[config.mk]
export PLATFORM = sky130hd
export DESIGN_NAME = serial_subtractor
export DESIGN_NICKNAME = d
export VERILOG_FILES = /design/src/rtl/serial_sub_pkg.sv /design/src/rtl/full_sub_cell.sv /design/src/rtl/serial_subtractor.sv
export SDC_FILE = /design/constraint.sdc
export NUM_CORES = 1
export LEC_CHECK = 0
export CAP_MARGIN = 20
export CELL_PAD_IN_SITES_DETAIL_PLACEMENT = 0
export CELL_PAD_IN_SITES_GLOBAL_PLACEMENT = 1
export CORE_ASPECT_RATIO = 1.4
export CORE_UTILIZATION = 42
export DETAILED_ROUTE_END_ITERATION = 8
export GPL_TIMING_DRIVEN = 1
export MAX_ROUTING_LAYER = met4
export PLACE_DENSITY_LB_ADDON = 0.2
export SYNTH_ARGS = -nofsm -noshare
export SYNTH_HDL_FRONTEND = slang
export SYNTH_SLANG_ARGS = --single-unit
[constraint.sdc]
create_clock -name clk -period 2.3 [get_ports clk]
set_input_delay 0.345 -clock clk [delete_from_list [all_inputs] [get_ports clk]]
set_output_delay 0.345 -clock clk [all_outputs]
set_load 0.01 [all_outputs]
[src/rtl/serial_sub_pkg.sv]
// Shared types and helpers for the digit-serial subtractor.
package serial_sub_pkg;

    typedef enum logic [1:0] {
        IDLE = 2'd0,
        BUSY = 2'd1,
        DONE = 2'd2
    } state_t;

    // Wide enough to hold the digit count itself, not just NDIG-1.
    function automatic int cnt_width(input int ndig);
        return $clog2(ndig + 1);
    endfunction

endpackage

[src/rtl/full_sub_cell.sv]
// One-bit full subtractor built from two half-subtractor stages and an OR.
module full_sub_cell (
    input  logic a,
    input  logic b,
    input  logic bin,
    output logic d,
    output logic bout
);

    logic d1;
    logic b1;
    logic b2;

    assign d1   = a ^ b;
    assign b1   = ~a & b;
    assign d    = d1 ^ bin;
    assign b2   = ~d1 & bin;
    assign bout = b1 | b2;

endmodule

[src/rtl/serial_subtractor.sv]
// Digit-serial subtractor: diff = a - b mod 2^WIDTH, DIGIT bits per clock, LSB first.
// Optional signed overflow output enabled by defining SERIAL_SUB_SIGNED_OVF_EN.
//
// state | meaning
// IDLE  | waiting for operands, in_ready high
// BUSY  | processing one digit per clock
// DONE  | result presented, waiting for out_ready
module serial_subtractor
    import serial_sub_pkg::*;
#(
    parameter int WIDTH = 8,
    parameter int DIGIT = 1
) (
    input  logic             clk,
    input  logic             rst,
    input  logic             in_valid,
    output logic             in_ready,
    input  logic [WIDTH-1:0] a,
    input  logic [WIDTH-1:0] b,
    output logic             out_valid,
    input  logic             out_ready,
    output logic [WIDTH-1:0] diff,
    output logic             borrow,
    output logic             busy
`ifdef SERIAL_SUB_SIGNED_OVF_EN
    ,
    output logic             ovf
`endif
);

    localparam int NDIG  = WIDTH / DIGIT;
    localparam int CNT_W = cnt_width(NDIG);

    generate
        if (WIDTH < 2 || DIGIT < 1 || (WIDTH % DIGIT) != 0) begin : g_bad_params
            $error("serial_subtractor: WIDTH must be >= 2 and a multiple of DIGIT");
        end
    endgenerate

    state_t             state;
    state_t             state_nxt;
    logic [WIDTH-1:0]   a_sh;
    logic [WIDTH-1:0]   b_sh;
    logic [WIDTH-1:0]   res_sh;
    logic [WIDTH-1:0]   res_next;
    logic               bor_q;
    logic [CNT_W-1:0]   cnt;
    logic               last_digit;
    logic [DIGIT-1:0]   d_digit;
    logic [DIGIT:0]     bchain;

`ifdef SERIAL_SUB_SIGNED_OVF_EN
    logic               sign_a;
    logic               sign_b;
`endif

    assign bchain[0] = bor_q;

    generate
        for (genvar i = 0; i < DIGIT; i++) begin : g_cell
            full_sub_cell u_cell (
                .a    (a_sh[i]),
                .b    (b_sh[i]),
                .bin  (bchain[i]),
                .d    (d_digit[i]),
                .bout (bchain[i+1])
            );
        end
    endgenerate

    // New digit enters at the MSB end so the result lands LSB-aligned after NDIG shifts.
    assign res_next   = (res_sh >> DIGIT) | (WIDTH'(d_digit) << (WIDTH - DIGIT));
    assign last_digit = (cnt == CNT_W'(NDIG - 1));

    assign in_ready  = (state == IDLE);
    assign busy      = (state == BUSY);
    assign out_valid = (state == DONE);

    always_ff @(posedge clk) begin
        if (rst) begin
            state <= IDLE;
        end else begin
            state <= state_nxt;
        end
    end

    always_comb begin
        state_nxt = state;
        case (state)
            IDLE:    if (in_valid)   state_nxt = BUSY;
            BUSY:    if (last_digit) state_nxt = DONE;
            DONE:    if (out_ready)  state_nxt = IDLE;
            default:                 state_nxt = IDLE;
        endcase
    end

    always_ff @(posedge clk) begin
        if (rst) begin
            a_sh   <= '0;
            b_sh   <= '0;
            res_sh <= '0;
            bor_q  <= 1'b0;
            cnt    <= '0;
            diff   <= '0;
            borrow <= 1'b0;
`ifdef SERIAL_SUB_SIGNED_OVF_EN
            sign_a <= 1'b0;
            sign_b <= 1'b0;
            ovf    <= 1'b0;
`endif
        end else begin
            case (state)
                IDLE: begin
                    if (in_valid) begin
                        a_sh  <= a;
                        b_sh  <= b;
                        bor_q <= 1'b0;
                        cnt   <= '0;
`ifdef SERIAL_SUB_SIGNED_OVF_EN
                        sign_a <= a[WIDTH-1];
                        sign_b <= b[WIDTH-1];
`endif
                    end
                end
                BUSY: begin
                    a_sh   <= a_sh >> DIGIT;
                    b_sh   <= b_sh >> DIGIT;
                    res_sh <= res_next;
                    bor_q  <= bchain[DIGIT];
                    cnt    <= cnt + CNT_W'(1);
                    if (last_digit) begin
                        diff   <= res_next;
                        borrow <= bchain[DIGIT];
`ifdef SERIAL_SUB_SIGNED_OVF_EN
                        ovf    <= (sign_a ^ sign_b) & (res_next[WIDTH-1] ^ sign_a);
`endif
                    end
                end
                default: ;
            endcase
        end
    end

endmodule

* Word-level counts from Yosys, hierarchy flattened
Index checks and enable logic that the tools add are counted.
W data, S select, Z words.
** Operators by class
- $add $sub $neg :: 1
- Equal/unequal tests :: 6
- Muxes and demuxes :: 12
- Bitwise operators :: 8
- Reduce and logical (&&, ||, !) cells :: 5
** Operators with widths (count)
- $pmux W8 S2 :: 2
- $mux W8 :: 2
- $or A7 B8 Y8 :: 1
- $pmux W4 S2 :: 1
- $mux W2 :: 3
- $pmux W2 S3 :: 1
- $add A4 B1 Y4 const B :: 1
- $eq A4 B3 Y1 const B :: 1
- $mux W4 :: 1
- $ne A2 B1 Y1 const B :: 2
- $reduce_and A2 Y1 :: 2
- $reduce_and A3 Y1 :: 1
- $and A1 B1 Y1 :: 2
- $eq A2 B1 Y1 const B :: 1
- $eq A2 B2 Y1 const B :: 1
- $logic_not A2 Y1 :: 1
- $ne A2 B2 Y1 const B :: 1
- $not A1 Y1 :: 2
- $pmux W1 S2 :: 1
- $reduce_bool A2 Y1 :: 1
- $xor A1 B1 Y1 :: 2
- $mux W1 :: 1
- $or A1 B1 Y1 :: 1
** Word-level totals
- Bits in registers :: 40
- Input port bits :: 20
- Output and inout port bits :: 12
- Logic and storage cells :: 40

* Longest topological paths before layout
- Word-level depth :: 5
- Mapped depth :: 6
- Depth with buffers taken out :: 4

* By module
Synthesis repeated with hierarchy kept, for this count alone.
** Unflattened totals
- Cell total of the unflattened synthesis :: 196
- Area, all modules :: 1671.6 µm²
** Modules (own cells, without submodules)
- serial_subtractor :: instances 1, cells each 192, area each 1640.3 µm²
- full_sub_cell :: instances 1, cells each 4, area each 31.3 µm²

* Worst setup path after synthesis
No wires, ideal clock.
- Path kind :: reg2reg
- Start :: register cnt[0]
- End :: register diff[1]
- Setup time :: 0.071 ns
- Arrival :: 1.127 ns
- Data required time :: 2.229 ns
- Path slack :: 1.103 ns
- Cell stages (with the launch flop) :: 6
- Buffers on the path :: 1
- Clock period less this slack :: 1.197 ns
- Cells stage by stage :: dfxtp_1 > ha_1 > and3b_1 > buf_4 > a21bo_1 > a21oi_1
** On the way
- Longest elaborated chain between the ends :: 2
** Ends and longest elaborated chain
- start, declared :: line serial_subtractor.sv:47 : logic [CNT_W-1:0] cnt;
- start signal, assigned :: line serial_subtractor.sv:130 : cnt <= cnt + CNT_W'(1);
- $eq A4 B3 Y1 :: line serial_subtractor.sv:73 : assign last_digit = (cnt == CNT_W'(NDIG - 1));
- $reduce_and A2 Y1 (no line)
- end signal, assigned :: line serial_subtractor.sv:132 : diff <= res_next;
- end, declared :: line serial_subtractor.sv:22 : output logic [WIDTH-1:0] diff,
Every way passes these cells.
A chain may end at the register's enable or synchronous reset.

* Worst setup path after layout
- Start :: register state[1]
- End :: output in_ready
** On the way
- Longest elaborated chain between the ends :: 1
** Ends and longest elaborated chain
- start, declared :: line serial_subtractor.sv:40 : state_t state;
- start signal, assigned :: line serial_subtractor.sv:83 : state <= state_nxt;
- $logic_not A2 Y1 :: line serial_subtractor.sv:75 : assign in_ready = (state == IDLE);
- end, declared :: line serial_subtractor.sv:17 : output logic in_ready,
Every way passes these cells.

==> impl_metrics.sql <==
INSERT INTO impl_metrics (metric_group, metric, value, unit) VALUES
('setup_path', 'startpoint_type', 'flip-flop', ''),
('logic_synthesis', 'synthesis.area_per_instance', '8.46', 'sq um'),
('global_routing', 'grt_overflow', '0', ''),
('logic_synthesis', 'yosysMostFrequentCell', 'a21oi_1', ''),
('setup_path', 'critical_path_cell_with_the_highest_stage_delay', 'clkdlybuf4s50_1', ''),
('power_and_ir_drop', 'ir_worst_vdd', '0.331', 'mV'),
('global_routing', 'grt_max_degree', '31', ''),
('global_routing', 'global_route.usage.total', '19.3', '%'),
('logic_synthesis', 'netlist_instances', '219', ''),
('route', 'detail_route.wl_per_cell', '13.0', 'microns'),
('global_routing', 'antenna_violations_before_repair', '0', ''),
('logic_synthesis', 'synth_enable_flop_cells', '0', ''),
('setup_path', 'r2r_end', 'diff[7]', ''),
('logic_synthesis', 'synth_top_area_cell', 'dfxtp_1', ''),
('logic_synthesis', 'synth-seq-area-share', '42.2', '%'),
('setup_path', 'slowest_delay', '0.48', 'ns'),
('timing', 'rsz0062_at_grt', 'false', ''),
('logic_synthesis', 'dominant_cells_by_area_after_synthesis', 'dfxtp_1, a21oi_1, o221a_2', ''),
('power_and_ir_drop', 'power.share.sequential', '54.5', '%'),
('logic_synthesis', 'synthFlopType', 'dfxtp_1', ''),
('setup_path', 'r2r_setup_slack', '0.80', 'ns'),
('place', 'hpwl', '2570', 'microns'),
('layout', 'antenna_cells_inserted', '0', ''),
('cts', 'clock-sinks', '39', ''),
('timing', 'final_period_minus_worst_setup_slack', '1.84', 'ns'),
('logic_synthesis', 'async_reset_ff_share', '0', '%'),
('logic_synthesis', 'yosysWarningCount', '0', ''),
('hold_path', 'min_delay_worst_endpoint', 'res_sh[1]', ''),
('place', 'place_area', '2200', 'sq um'),
('setup_path', 'worstReg2RegStart', 'cnt[0]', ''),
('hold_path', 'hold-path-cell-count', '2', ''),
('floorplanning', 'design.die.area', '4680', 'sq um'),
('logic_synthesis', 'synth_top_area_share', '42.2', '%'),
('timing', 'setup_viol_count_final', '0', ''),
('cts', 'post-cts-setup-buffer-count', '0', ''),
('route', 'drc_errors', '0', ''),
('timing', 'min_period_over_period', '80.2', '%'),
('setup_path', 'path_buf_inv', '2', ''),
('outcome', 'outcome', 'completed', ''),
('timing', 'final_hold_viol_count', '0', ''),
('power_and_ir_drop', 'p_switching', '336', 'uW'),
('timing', 'highest_attainable_clock_frequency', '542', 'MHz'),
('logic_synthesis', 'yosys-top-cells-count', 'a21oi_1, dfxtp_1, nor2_1, nand2_1, inv_1', ''),
('logic_synthesis', 'ys_seq_elements', '39', ''),
('cts', 'maximum_root_to_sink_buffer_count', '2', ''),
('route', 'detailedRoute.firstPassIterationCount', '4', ''),
('logic_synthesis', 'post_synth_num_cell_types', '33', ''),
('cts', 'clk_pin_slew', '0.07', 'ns'),
('setup_path', 'timing.critical_path.arrival', '1.50', 'ns'),
('floorplanning', 'fp.dieH', '80.6', 'microns'),
('cts', 'cts_repair_resize_count', '0', ''),
('global_routing', 'wire_length_of_the_first_global_routing_pass', '6690', 'microns'),
('setup_path', 'cp-end-kind', 'primary output', ''),
('timing', 'slew_headroom', '67.0', '%'),
('setup_path', 'worst_reg2reg_path_depth', '5', ''),
('setup_path', 'critical_path.top_delay_family', 'buffers and inverters', ''),
('route', 'vias_per_cell', '5.19', ''),
('setup_path', 'timing.critical_path.cells', 'buf_4 -> nor2_1 -> clkdlybuf4s50_1', ''),
('power_and_ir_drop', 'cellLeakagePower', '0.860', 'nW'),
('layout', 'share_of_final_layout_standard_cells_stronger_than_drive_strength_1', '13.4', '%'),
('power_and_ir_drop', 'p_per_area', '591', 'nW/um^2'),
('route', 'route.vias.total', '1594', ''),
('route', 'route.antenna.remaining_nets', '0', ''),
('run', 'max-cap-violations', '0', ''),
('timing', 'fin_skew', '0.00379', 'ns'),
('layout', 'final_cell_area', '2270', 'sq um'),
('hold_path', 'holdCritStartpoint', 'res_sh[1]', ''),
('power_and_ir_drop', 'p_int', '1.01', 'mW'),
('floorplanning', 'fp.coreArea', '4240', 'sq um'),
('timing', 'fin_setup_tns', '0', 'ns'),
('floorplanning', 'top_level_port_count', '32', '');
tightest hold or removal path: stages, from the launching register on:
cell	delay (ns)
dfxtp_1	0.31
nand2_1	0.05
a21oi_1	0.06
worst max-delay path by stage:
stage | from | to | slack [ns] | depth (start not counted)
after global routing | state[1] | in_ready | 0.36 | 3
after global placement | rst | diff[5] | 0.63 | 4
final | state[1] | in_ready | 0.46 | 3
after CTS | state[1] | in_ready | 0.43 | 3
after detailed placement | rst | diff[7] | 0.61 | 4
after floorplan | cnt[0] | diff[1] | 1.10 | 5
through the flow:
step / util (%) / total power, mW / std cells / setup slack [ns]
finish: 53.6 / 1.34 / 307 / 0.456
global route: 53.6 / 1.40 / 307 / 0.362
CTS: 53.6 / 1.36 / 307 / 0.426
detailed placement: 51.9 / 0.933 / 301 / 0.614
global placement: 51.9 / 0.933 / 301 / 0.634
floorplan: - / 0.868 / 219 / 1.10
power by group through the flow:
stage	Combinational [mW]	Clock [mW]	Sequential (mW)
after floorplan	0.129	0	0.738
after global placement	0.187	0	0.746
after detailed placement	0.187	0	0.747
after CTS	0.188	0.439	0.731
after global routing	0.210	0.455	0.735
final	0.186	0.424	0.731
flip-flops by register name (all words and copies together) (netlist names):
signal and cells:
res_sh 7, bor_q 1, a_sh 8, diff 8, state 2, b_sh 8, borrow 1, cnt 4
routing by layer:
| layer | track usage, % | vias to the layer above | part of all wire [%] |
|---|---|---|---|
| li1 | - | 818 | - |
| met1 | 22.6 | 737 | 47 |
| met2 | 30.9 | 32 | 47 |
| met3 | 4.51 | 7 | 4.1 |
| met4 | 9.29 | 0 | 2.0 |
| met5 | - | - | 0 |
cell usage in the layout (no fill, tap or decap):
cell type and n:
a21oi_1 42, dfxtp_1 39, clkdlybuf4s50_1 31, nor2_1 23, nand2_1 18, inv_1 16, o221a_2 14, nand3_1 10
buf_4 10, a21bo_1 8, nor2b_1 5, o22a_1 5, clkbuf_8 5, o22ai_1 2, a22oi_1 2, nand2b_4 1
inv_2 1, and3b_1 1, or2_2 1, o21bai_2 1, a2bb2oi_1 1, or3_1 1, a31oi_1 1, nand2b_1 1
a311oi_1 1, a211oi_1 1, nor3b_1 1, o21ai_0 1, mux2i_1 1, fa_1 1, ha_1 1, clkbuf_1 1
kinds of logic (layout without fill, tap and decap cells):
family / count (synthesis) / count (layout) / synth area share [%]
multiplexers: 1 / 1 / 0.541
AND/OR/NAND/NOR: 62 / 62 / 15.3
buffers and inverters: 36 / 64 / 9.59
adder cells (fa/ha/maj): 2 / 2 / 1.76
flip-flops: 39 / 39 / 42.2
AO/OA/AOI/OAI: 79 / 79 / 30.6
final cells by class:
type,count,area [sq um]
multi-input combinational,144,893
fill,416,1970
tap,60,75.1
clock buffer,6,72.6
sequential,39,781
inverter,17,63.8
timing repair buffer,41,385
Power figures use the tool's default switching activity.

§ About this task:
All lines above from the one with "- $pmux W4 S2 :: 1" to the one with "- Bits in registers :: 40", inclusive, should be copied exactly, and no other lines.

§ Solution:
- $pmux W4 S2 :: 1
- $mux W2 :: 3
- $pmux W2 S3 :: 1
- $add A4 B1 Y4 const B :: 1
- $eq A4 B3 Y1 const B :: 1
- $mux W4 :: 1
- $ne A2 B1 Y1 const B :: 2
- $reduce_and A2 Y1 :: 2
- $reduce_and A3 Y1 :: 1
- $and A1 B1 Y1 :: 2
- $eq A2 B1 Y1 const B :: 1
- $eq A2 B2 Y1 const B :: 1
- $logic_not A2 Y1 :: 1
- $ne A2 B2 Y1 const B :: 1
- $not A1 Y1 :: 2
- $pmux W1 S2 :: 1
- $reduce_bool A2 Y1 :: 1
- $xor A1 B1 Y1 :: 2
- $mux W1 :: 1
- $or A1 B1 Y1 :: 1
** Word-level totals
- Bits in registers :: 40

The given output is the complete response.